Recently, a model based dynamic imaging algorithm called k-t BLAST/SENSE has drawn significant attentions from MR imaging community due to its improved spatio-temporal resolution for dynamic MR imaging. In our previous work, we proved that k-t BLAST/SENSE can be derived as the first step of FOCal Underdetermined System Solver (FOCUSS) that exploits the sparsity of x-f support. Furthermore, the newly derived algorithm called k-t FOCUSS can be shown optimal from compressed sensing perspective. In this paper, the k-t FOCUSS algorithm is extended to radial trajectory. More specifically, the
radial data are transformed to Cartesian domain implicitly during
the FOCUSS iterations without explicit gridding to prevent error propagation.

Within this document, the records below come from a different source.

**config.mk**
```make
export PLATFORM = sky130hd
export DESIGN_NAME = mandelbrot_escape_time
export DESIGN_NICKNAME = d
export VERILOG_FILES = /design/src/hdl/mbe_pkg.sv /design/src/hdl/mandelbrot_escape_time.sv /design/src/hdl/mbe_mul.sv /design/src/hdl/mbe_core.sv
export VERILOG_INCLUDE_DIRS = /design/src /design/src/hdl
export SDC_FILE = /design/constraint.sdc
export NUM_CORES = 2
export LEC_CHECK = 0
export BUFFER_PORTS_ARGS = -buffer_cell sky130_fd_sc_hd__buf_4
export CELL_PAD_IN_SITES_DETAIL_PLACEMENT = 0
export CELL_PAD_IN_SITES_GLOBAL_PLACEMENT = 1
export CORE_ASPECT_RATIO = 1.1
export CORE_MARGIN = 8
export CORE_UTILIZATION = 30
export CTS_CLUSTER_SIZE = 14
export DETAILED_ROUTE_END_ITERATION = 7
export GPL_ROUTABILITY_DRIVEN = 0
export MAX_ROUTING_LAYER = met4
export PLACE_DENSITY = 0.49
export SLEW_MARGIN = 0
export SYNTH_ARGS = -nofsm -noshare
export SYNTH_HDL_FRONTEND = slang
export SYNTH_SLANG_ARGS = --single-unit
```
**constraint.sdc**
```tcl
create_clock -name clk -period 13.5 [get_ports clk]
set_input_delay 2.7 -clock clk [delete_from_list [all_inputs] [get_ports clk]]
set_output_delay 2.7 -clock clk [all_outputs]
set_load 0.02 [all_outputs]
```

Thanks to the implicit gridding that allows fast Fourier transform, we can reduce the computational burden
significantly. Additionally, a novel concept of motion estimation and compensation (ME/MC) is proposed to
improve the performance of the algorithm significantly. In our ME/MC framework, we additionally obtain one reference sinogram with the full view, then the reference signogram is subtracted from all the radial data. Then, we can apply motion estimation/ motion compensation (ME/MC) to improve the final reconstruction. The experimental results show that our new method can provide very high resolution even from very limited radial data set.